> **MATERIAL FOR THIS TASK**
$ cat src/rtl/wc_tile_sched_pkg.sv
// Shared constants and types for the Winograd F(6,3) tile scheduler.
//   TILE_N  samples per WC input tile
//   OUT_N   outputs per tile, which is also the tile stride
//   OVERLAP samples carried from one tile into the next
//   SAMP_W  sample/output width
`timescale 1ns/1ps
package wc_tile_sched_pkg;

  localparam int unsigned TILE_N  = 8;
  localparam int unsigned OUT_N   = 6;
  localparam int unsigned OVERLAP = 2;
  localparam int unsigned SAMP_W  = 10;
  localparam int unsigned TILE_W  = TILE_N * SAMP_W;  // wc_D width
  localparam int unsigned RES_W   = OUT_N * SAMP_W;   // wc_Z / m_data width

  typedef enum logic [1:0] {
    StFillFirst,
    StFill,
    StIssue
  } state_e;

  // One stage of the WC latency tracker.
  typedef struct packed {
    logic vld;
    logic last;
  } tag_t;

endpackage

$ cat src/rtl/wc_tile_sched_if.sv
// Bus bundle for wc_tile_sched: input sample stream (s_*), WC core tile/result
// (wc_D out, wc_Z in) and output result stream (m_*).
//   slave  : scheduler view (consumes s_*, drives wc_D and m_*)
//   master : environment view (drives s_*, wc_Z, m_ready)
`timescale 1ns/1ps
interface wc_tile_sched_if;
  import wc_tile_sched_pkg::*;

  logic              s_valid;
  logic              s_ready;
  logic [SAMP_W-1:0] s_data;
  logic              s_last;
  logic [TILE_W-1:0] wc_D;
  logic [RES_W-1:0]  wc_Z;
  logic              m_valid;
  logic              m_ready;
  logic [RES_W-1:0]  m_data;
  logic              m_last;

  modport slave (
    input  s_valid, s_data, s_last, wc_Z, m_ready,
    output s_ready, wc_D, m_valid, m_data, m_last
  );

  modport master (
    output s_valid, s_data, s_last, wc_Z, m_ready,
    input  s_ready, wc_D, m_valid, m_data, m_last
  );

endinterface

$ cat src/rtl/wc_tile_sched_res_fifo.sv
// wc_res_fifo: synchronous first-word-fall-through result FIFO.
//   clk, rst  clock, asynchronous active-high reset
//   push_i    write wdata_i (ignored only if full without a same-cycle pop)
//   pop_i     consume head entry (ignored when empty)
//   rdata_o   head entry, valid whenever empty_o is low
//   empty_o, full_o, count_o  occupancy status
`timescale 1ns/1ps
module wc_res_fifo #(
  parameter int unsigned Width = 61,
  parameter int unsigned Depth = 4,
  localparam int unsigned CntW = $clog2(Depth + 1),
  localparam int unsigned PtrW = (Depth > 1) ? $clog2(Depth) : 1
) (
  input  logic            clk,
  input  logic            rst,
  input  logic            push_i,
  input  logic [Width-1:0] wdata_i,
  input  logic            pop_i,
  output logic [Width-1:0] rdata_o,
  output logic            empty_o,
  output logic            full_o,
  output logic [CntW-1:0] count_o
);

  logic [Width-1:0] mem_q [Depth];
  logic [Width-1:0] mem_d [Depth];
  logic [PtrW-1:0]  wr_ptr_q, wr_ptr_d, rd_ptr_q, rd_ptr_d;
  logic [CntW-1:0]  count_q, count_d;
  logic             do_push, do_pop;

  function automatic logic [PtrW-1:0] ptr_inc(input logic [PtrW-1:0] p);
    return (p == PtrW'(Depth - 1)) ? '0 : p + PtrW'(1);
  endfunction

  assign empty_o = (count_q == '0);
  assign full_o  = (count_q == CntW'(Depth));
  assign count_o = count_q;
  assign rdata_o = mem_q[rd_ptr_q];

  // A pop frees the head slot this cycle, so push on full is fine alongside it.
  assign do_pop  = pop_i & ~empty_o;
  assign do_push = push_i & (~full_o | do_pop);

  always_comb begin
    mem_d    = mem_q;
    wr_ptr_d = wr_ptr_q;
    rd_ptr_d = rd_ptr_q;
    count_d  = count_q;
    if (do_push) begin
      mem_d[wr_ptr_q] = wdata_i;
      wr_ptr_d        = ptr_inc(wr_ptr_q);
    end
    if (do_pop) begin
      rd_ptr_d = ptr_inc(rd_ptr_q);
    end
    case ({do_push, do_pop})
      2'b10:   count_d = count_q + CntW'(1);
      2'b01:   count_d = count_q - CntW'(1);
      default: count_d = count_q;
    endcase
  end

  always_ff @(posedge clk or posedge rst) begin
    if (rst) begin
      wr_ptr_q <= '0;
      rd_ptr_q <= '0;
      count_q  <= '0;
    end else begin
      wr_ptr_q <= wr_ptr_d;
      rd_ptr_q <= rd_ptr_d;
      count_q  <= count_d;
    end
  end

  // Storage needs no reset; occupancy is tracked by the pointers.
  always_ff @(posedge clk) begin
    mem_q <= mem_d;
  end

  a_no_overflow: assert property (@(posedge clk) disable iff (rst)
    !(push_i && full_o && !pop_i));

endmodule

$ cat src/rtl/wc_tile_sched.sv
// wc_tile_sched: cuts a valid/ready sample stream into overlapping 8-sample
// tiles (stride 6) for the Winograd core, tracks the core's fixed latency with
// a tag shift register and buffers results in a FIFO. Issue is credit-gated so
// no core result can ever find the FIFO full.
//   clk, rst   clock, asynchronous active-high reset
//   bus        wc_tile_sched_if.slave: s_* input stream, wc_D/wc_Z core
//              tile/result, m_* result stream
// Parameters: WC_LAT issue-to-result cycles (>=1), FIFO_DEPTH result entries.
`timescale 1ns/1ps
module wc_tile_sched
  import wc_tile_sched_pkg::*;
#(
  parameter int unsigned WC_LAT     = 3,
  parameter int unsigned FIFO_DEPTH = 4
) (
  input  logic            clk,
  input  logic            rst,
  wc_tile_sched_if.slave  bus
);

  localparam int unsigned CntW = $clog2(FIFO_DEPTH + 1);

  state_e            state_q, state_d;
  logic [3:0]        cnt_q, cnt_d;
  logic [SAMP_W-1:0] win_q [TILE_N];
  logic [SAMP_W-1:0] win_d [TILE_N];
  logic              last_pend_q, last_pend_d;
  logic [TILE_W-1:0] wc_d_q, wc_d_d;
  tag_t              tag_q [WC_LAT];
  tag_t              tag_d [WC_LAT];

  logic              accept, issue, credit_ok;
  logic [CntW-1:0]   inflight, fifo_count;
  logic              fifo_empty, fifo_full;
  logic [RES_W:0]    fifo_rdata;

  assign bus.s_ready = (state_q != StIssue) & ~rst;
  assign accept      = bus.s_valid & bus.s_ready;
  assign bus.wc_D    = wc_d_q;

  // Results already buffered plus results still inside the core must leave
  // room for one more tile.
  always_comb begin
    inflight = '0;
    for (int i = 0; i < WC_LAT; i++) begin
      inflight = inflight + CntW'(tag_q[i].vld);
    end
  end
  assign credit_ok = ({1'b0, fifo_count} + {1'b0, inflight}) < (CntW + 1)'(FIFO_DEPTH);

  always_comb begin
    state_d     = state_q;
    cnt_d       = cnt_q;
    win_d       = win_q;
    last_pend_d = last_pend_q;
    wc_d_d      = wc_d_q;
    issue       = 1'b0;
    unique case (state_q)
      StFillFirst, StFill: begin
        // Slots at and above cnt are always zero here, so a short final tile
        // is zero-filled without extra work.
        if (accept) begin
          win_d[cnt_q[2:0]] = bus.s_data;
          cnt_d             = cnt_q + 4'd1;
          if (bus.s_last) begin
            last_pend_d = 1'b1;
            state_d     = StIssue;
          end else if (cnt_q == 4'(TILE_N - 1)) begin
            state_d = StIssue;
          end
        end
      end
      StIssue: begin
        if (credit_ok) begin
          issue       = 1'b1;
          last_pend_d = 1'b0;
          for (int k = 0; k < TILE_N; k++) begin
            wc_d_d[k*SAMP_W +: SAMP_W] = win_q[k];
            win_d[k]                   = '0;
          end
          if (last_pend_q) begin
            cnt_d   = '0;
            state_d = StFillFirst;
          end else begin
            for (int k = 0; k < OVERLAP; k++) begin
              win_d[k] = win_q[k + OUT_N];
            end
            cnt_d   = 4'(OVERLAP);
            state_d = StFill;
          end
        end
      end
      default: state_d = StFillFirst;
    endcase
  end

  always_comb begin
    tag_d[0] = '{vld: issue, last: issue & last_pend_q};
    for (int i = 1; i < WC_LAT; i++) begin
      tag_d[i] = tag_q[i-1];
    end
  end

  always_ff @(posedge clk or posedge rst) begin
    if (rst) begin
      state_q     <= StFillFirst;
      cnt_q       <= '0;
      win_q       <= '{default: '0};
      last_pend_q <= 1'b0;
      wc_d_q      <= '0;
      tag_q       <= '{default: '0};
    end else begin
      state_q     <= state_d;
      cnt_q       <= cnt_d;
      win_q       <= win_d;
      last_pend_q <= last_pend_d;
      wc_d_q      <= wc_d_d;
      tag_q       <= tag_d;
    end
  end

  wc_res_fifo #(
    .Width (RES_W + 1),
    .Depth (FIFO_DEPTH)
  ) u_res_fifo (
    .clk     (clk),
    .rst     (rst),
    .push_i  (tag_q[WC_LAT-1].vld),
    .wdata_i ({tag_q[WC_LAT-1].last, bus.wc_Z}),
    .pop_i   (bus.m_ready),
    .rdata_o (fifo_rdata),
    .empty_o (fifo_empty),
    .full_o  (fifo_full),
    .count_o (fifo_count)
  );

  assign bus.m_valid = ~fifo_empty;
  assign bus.m_data  = fifo_rdata[RES_W-1:0];
  assign bus.m_last  = fifo_rdata[RES_W] & ~fifo_empty;

endmodule
$ cat src/flat_wrapper.sv
// flat-port wrapper written by rule: the top's interface ports become plain ports
module wc_tile_sched_flat import wc_tile_sched_pkg::*;
#(
  parameter int unsigned WC_LAT     = 3,
  parameter int unsigned FIFO_DEPTH = 4
)
  (clk, rst, bus_s_valid, bus_s_data, bus_s_last, bus_wc_Z, bus_m_ready, bus_s_ready, bus_wc_D, bus_m_valid, bus_m_data, bus_m_last);
  wc_tile_sched_if bus_i ();
  input  logic clk;
  input  logic rst;
  input wire logic [$bits(bus_i.s_valid)-1:0] bus_s_valid;
  input wire logic [$bits(bus_i.s_data)-1:0] bus_s_data;
  input wire logic [$bits(bus_i.s_last)-1:0] bus_s_last;
  input wire logic [$bits(bus_i.wc_Z)-1:0] bus_wc_Z;
  input wire logic [$bits(bus_i.m_ready)-1:0] bus_m_ready;
  output wire logic [$bits(bus_i.s_ready)-1:0] bus_s_ready;
  output wire logic [$bits(bus_i.wc_D)-1:0] bus_wc_D;
  output wire logic [$bits(bus_i.m_valid)-1:0] bus_m_valid;
  output wire logic [$bits(bus_i.m_data)-1:0] bus_m_data;
  output wire logic [$bits(bus_i.m_last)-1:0] bus_m_last;
  assign bus_i.s_valid = bus_s_valid;
  assign bus_i.s_data = bus_s_data;
  assign bus_i.s_last = bus_s_last;
  assign bus_i.wc_Z = bus_wc_Z;
  assign bus_i.m_ready = bus_m_ready;
  assign bus_s_ready = bus_i.s_ready;
  assign bus_wc_D = bus_i.wc_D;
  assign bus_m_valid = bus_i.m_valid;
  assign bus_m_data = bus_i.m_data;
  assign bus_m_last = bus_i.m_last;
  wc_tile_sched #(.WC_LAT(WC_LAT), .FIFO_DEPTH(FIFO_DEPTH)) u_core (.clk(clk), .rst(rst), .bus(bus_i));
endmodule
$ cat config.mk
export PLATFORM = sky130hd
export DESIGN_NAME = wc_tile_sched_flat
export DESIGN_NICKNAME = d
export VERILOG_FILES = /design/src/rtl/wc_tile_sched_pkg.sv /design/src/rtl/wc_tile_sched_if.sv /design/src/rtl/wc_tile_sched_res_fifo.sv /design/src/rtl/wc_tile_sched.sv /design/src/flat_wrapper.sv
export SDC_FILE = /design/constraint.sdc
export NUM_CORES = 1
export LEC_CHECK = 0
export ABC_AREA = 0
export ABC_CLOCK_PERIOD_IN_PS = 12300
export CAP_MARGIN = 10
export CORE_AREA = 2 2 174 176
export DETAILED_ROUTE_END_ITERATION = 6
export DIE_AREA = 0 0 176 178
export GPL_ROUTABILITY_DRIVEN = 0
export PLACE_DENSITY_LB_ADDON = 0.1
export REMOVE_ABC_BUFFERS = 1
export SLEW_MARGIN = 20
export SYNTH_ARGS = -nofsm -noshare
export SYNTH_HDL_FRONTEND = slang
export SYNTH_SLANG_ARGS = --single-unit
$ cat constraint.sdc
create_clock -name clk -period 12.3 [get_ports clk]
set_input_delay 1.23 -clock clk [delete_from_list [all_inputs] [get_ports clk]]
set_output_delay 1.23 -clock clk [all_outputs]
set_load 0.01 [all_outputs]
# Word-level counts from Yosys, hierarchy flattened
# Index checks and enable logic that the tools add are counted.
# word_totals
word_cells	108
input_bits	75
regBits	424
out_inout_bits	143
# op_classes
add_sub_neg	8
bitwise_logic	13
magnitude_cmp	6
reduce_logical	11
n_eq_ne	13
n_mux	32
# op_table
op	count
bitwise mux 244 bit	1
two-way mux 61 bit	3
two-way mux 80 bit	2
case mux 80 bit (2 select lines)	1
binary-select mux 61 bit (select 2 bit)	1
demux 61 bit (select 2 bit)	1
bitwise mux 80 bit	1
demux 10 bit (select 3 bit)	1
two-way mux 20 bit	1
two-way mux 2 bit	7
two-way mux 10 bit	1
== test 2 bit, second input constant	4
two-way mux 4 bit	2
case mux 4 bit (2 select lines)	1
AND 1 bit	6
greater-or-equal comparator 3 bit, second input constant	2
two-way mux 1 bit	6
NOT 2 -> 3 bit	2
case mux 3 bit (2 select lines)	1
AND reduction 3 bit	2
adder 2 x 1 -> 2 bit, second input constant	2
adder 3 x 3 -> 4 bit	1
adder 4 x 1 -> 4 bit, second input constant	1
== test 2 x 1 -> 1 bit, second input constant	2
25 further kinds	31

# Logic depth before layout (Yosys ltp)
# depth
depth_word	8
depth_mapped	11
depth_no_buf	9

# Hierarchy
# From an unflattened synthesis, not the netlist that was laid out.
# hier_totals
cells_unflattened	985
hier_area_um2	15996.6
# by_module_without_submodules
module	area_each_um2	cells_per_inst	n_inst	seq_area_each_um2
wc_res_fifo	9246.4	361	1	7502.2
wc_tile_sched	6750.2	624	1	4329.2

# Least setup slack after synthesis
# No wires, ideal clock.
# synth_timing
path_type	in2reg
from	input port rst
to	register u_core.state_q[0]
arrival_ns	5.423
setup_time_ns	0.134
path_buffers	0
required_ns	12.166
path_slack_ns	6.743
path_stages	4
path_cell_list	inv_1 -> a21oi_1 -> o21ai_0 -> o21ai_0
# synth_via
elab_chain_cells	5
# synth_lines
item	line_no	text
start, declared	flat_wrapper.sv:10	input logic rst;
NOT 1 bit	wc_tile_sched.sv:37	assign bus.s_ready = (state_q != StIssue) & ~rst;
AND 1 bit	wc_tile_sched.sv:37	
AND 1 bit	wc_tile_sched.sv:38	assign accept = bus.s_valid & bus.s_ready;
!= test 2 x 1 -> 1 bit (no line)	n/a	
AND reduction 3 bit (no line)	n/a	
end signal, assigned	wc_tile_sched.sv:106	state_q <= StFillFirst;
end signal, assigned	wc_tile_sched.sv:113	state_q <= state_d;
end, declared	wc_tile_sched.sv:23	state_e state_q, state_d;
# No other way between the ends.
# A chain may end at the register's enable or synchronous reset.

# Worst setup path after layout
# layout_timing
from	register u_core.tag_q, in the netlist u_core.tag_d[1]
to	register u_core.win_q[21] (netlist name)
# layout_via
elab_chain_cells	6
# layout_lines
item	line_no	text
start, declared	wc_tile_sched.sv:29	tag_t tag_q [WC_LAT];
start signal, assigned	wc_tile_sched.sv:118	tag_q <= tag_d;
adder 1 x 1 -> 2 bit	wc_tile_sched.sv:46	inflight = inflight + CntW'(tag_q[i].vld);
adder 3 x 1 -> 3 bit	wc_tile_sched.sv:46	
adder 3 x 3 -> 4 bit	wc_tile_sched.sv:49	assign credit_ok = ({1'b0, fifo_count} + {1'b0, inflight}) < (CntW + 1)'(FIFO_DEPTH);
less-than comparator 4 x 3 -> 1 bit	wc_tile_sched.sv:49	
!= test 2 x 1 -> 1 bit (no line)	n/a	
AND reduction 3 bit (no line)	n/a	
end signal, assigned	wc_tile_sched.sv:115	win_q <= win_d;
end, declared	wc_tile_sched.sv:25	logic [SAMP_W-1:0] win_q [TILE_N];
# No other way between the ends.

==> impl_metrics.tcl <==
set metrics [dict create \
    status "complete, no violations" \
    syn_avg_cell_area_um2 16.30 \
    initial_core_util_pct 54.22 \
    die_x_um 176 \
    hold_violations 0 \
    rsz0062_at_grt "false" \
    num_vias 8812 \
    dr.first_iter.drc_count 604 \
    drt-total-wl_um 32560 \
    crit_top_cell "ha_1" \
    cap_violations 0 \
    portBuffers 217 \
    path_buf_inv 2 \
    ys_ff_latch 424 \
    cts-hold-fix-buffers 0 \
    clk_pin_slew_ns 0.06 \
    cts_root_buf "clkbuf_16" \
    worst-path-stages 10 \
    async_flop_share_pct 42.45 \
    grt_first_pass_wirelength_um 51850 \
    fin_nets 1286 \
    drc 0 \
    hp-class "register to register" \
    slew_headroom_pct 32.14 \
    ant_nets 0 \
    reg2regPathDepth 10 \
    clock_path_buffers 3 \
    yosys_warnings 0 \
    cpPeakStageDelay_ns 0.91 \
    track_usage_pct 21.34 \
    dp.cells 1543 \
    cp_slowest_cell "inv_2" \
    cts_post_setup_buffers_inserted 0 \
    hold_ws_ns 0.3498 \
    io_pins 218 \
    syn_to_final_growth_pct 24.65 \
    synth.distinct_cells 43 \
    cts.sinks 424 \
    cts_buffers 42 \
    clk_latency_ns 0.53 \
    tns_ns 0 \
    synth_edf_count 244 \
    timing.fmax_mhz 212.8 \
    crit_family "buffers and inverters" \
    cts_tree "yes" \
    fin_cells 1622 \
    dr.pass1.iters 4 \
    ys.flop_type "edfxtp_1" \
    avgViaCountPerCell 5.433 \
    syn_inst 978 \
    setup_viol 0 \
    wl_per_cell_um 20.08 \
    ys_seq_area_share_pct 74.21 \
    layout_worst_path_cycle_share_pct 38.21 \
    finClkSkew_ns 0.01284 \
    p_leak_nw 7.948 \
    cts_resized 0 \
    r2r_slack_ns 7.60 \
    placed_area_um2 18490 \
    ir_drop_mv 0.1307 \
    worstMarginPinSlew_ns 1.018 \
    design_area_um2 19870 \
    gr-total-overflow 0 \
    critPathCaptureType "register" \
    cp_max_fo 86 \
    fp.coreArea_um2 29400 \
    die_y_um 178 \
    syn_area_um2 15940 \
    dp_hpwl_um 19670 \
    cts-htree-levels 2 \
    required_ns 12.71 \
    grt_max_degree 115 \
    first_global_vias 9347 \
    layout_min_cycle_time_ns 4.700 \
    power_mw 4.585 \
    critPathLaunchType "register" \
    maxSlewViolCount 0 \
    rows 63 \
    powerDensity_nw_per_um2 230.7 \
    dieArea_um2 31330 \
    min_path_cells 0 \
    cp.arrival_ns 5.11 \
    cp_cell_sequence "ha_1 > ha_1 > ha_1 > ha_1 > nor3_1 > nand3_4 > inv_2 > buf_4 > nor2_1 > a22o_1" \
    drive_above_1_share_pct 13.74 \
    antenna_found_initial 1 \
    crit_type "register to register" \
]
-- stage by stage --
stage          setup WS (ns)  util, %
3_5_place_dp           7.509    62.88
4_1_cts                7.501    67.56
5_1_grt                7.091    67.58
3_3_place_gp           7.613    62.88
2_1_floorplan          6.164        -
6_report               7.600    67.59
-- power breakdown --
group / leakage (nW) / switching (mW) / internal (mW)
registers: 4.63 / 0.204 / 1.79
clock network: 0.674 / 0.519 / 0.745
logic: 2.64 / 0.610 / 0.715
-- cell families after synthesis --
family          count (synthesis)  synth area share [%]
buf+inv                        68                 1.821
mux                            83                 10.16
xor+xnor                        3                0.1648
flops                         424                 74.21
fa+ha+maj                      14                 1.193
compound gates                 97                 5.196
simple gates                  289                 7.252
-- layout by cell type (no fill, tap or decap), drive strengths merged, types with 5 or more instances in the layout --
master,instances
a21oi,5
a22o,77
and2,6
buf,12
clkbuf,55
clkdlybuf4s50,217
clkinv,15
dfrtp,180
edfxtp,244
ha,12
inv,16
mux2,21
mux4,61
nand2,246
nor2,15
nor3,8
o21ai,5
-- synthesized netlist by cell type, types with 2 or more instances --
cell type    n  area, µm²
nand2b_1     2      12.51
o2bb2ai_1    2      17.52
inv_1       13      48.80
nand3_1      2      10.01
o21ai_0      5      25.02
nor3_1       8      40.04
a21oi_1      5      25.02
nand2_1    246      923.4
fa_1         2      40.04
or3_1        2      12.51
a22o_1      77      674.4
dfrtp_1    180       4504
mux4_2      61       1374
ha_1        12      150.1
clkbuf_1    23      86.33
xnor2_1      2      17.52
buf_1       10      37.54
buf_2       19      95.09
nor2_1      15      56.30
edfxtp_1   244       7327
mux2_2      21      236.5
and2_1       6      37.54
-- registers in the layout, summed over array words and instances (netlist names) --
register / cells
u_core.win_q: 80
u_core.cnt_q: 4
u_core.tag_q: 2
u_core.tag_d: 4
u_core.u_res_fifo.mem_q: 244
u_core.u_res_fifo.rd_ptr_q: 2
u_core.u_res_fifo.count_o: 3
u_core.last_pend_q: 1
u_core.state_q: 2
u_core.u_res_fifo.wr_ptr_q: 2
u_core.bus.wc_D: 80
-- layout make-up --
class	instances	area, µm²
inverters	14	60.06
fillers	2023	9529
flip-flops and latches	424	11840
well taps	390	488.0
repair buffers	229	2262
multi-input cells	486	3845
diodes	2	5.005
clock buffers	55	1150
clock inverters	22	226.5
-- final timing paths --
path / startpoint / to
max in group asynchronous: rst / u_core.bus.wc_D[68]
min: u_core.tag_d[0] / u_core.tag_q[0]
max: u_core.tag_d[1] / u_core.win_q[21]
min in group asynchronous: rst / u_core.bus.wc_D[55]
min reg2reg: u_core.tag_d[0] / u_core.tag_q[0]
max reg2reg: u_core.tag_d[1] / u_core.win_q[21]
-- layer usage --
layer | global-route usage, % | wire, µm | vias up
met5 | 0 | 0 | -
met4 | 5.028 | 675 | 0
met3 | 4.348 | 1734 | 55
met2 | 35.43 | 15850 | 244
met1 | 29.54 | 14300 | 4473
li1 | - | - | 4040
Power figures use the tool's default switching activity.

> **TASK OBJECTIVE**
Among the lines above, count those that include the word "stride". Give only the result.

> **EXERCISE OUTPUT**
2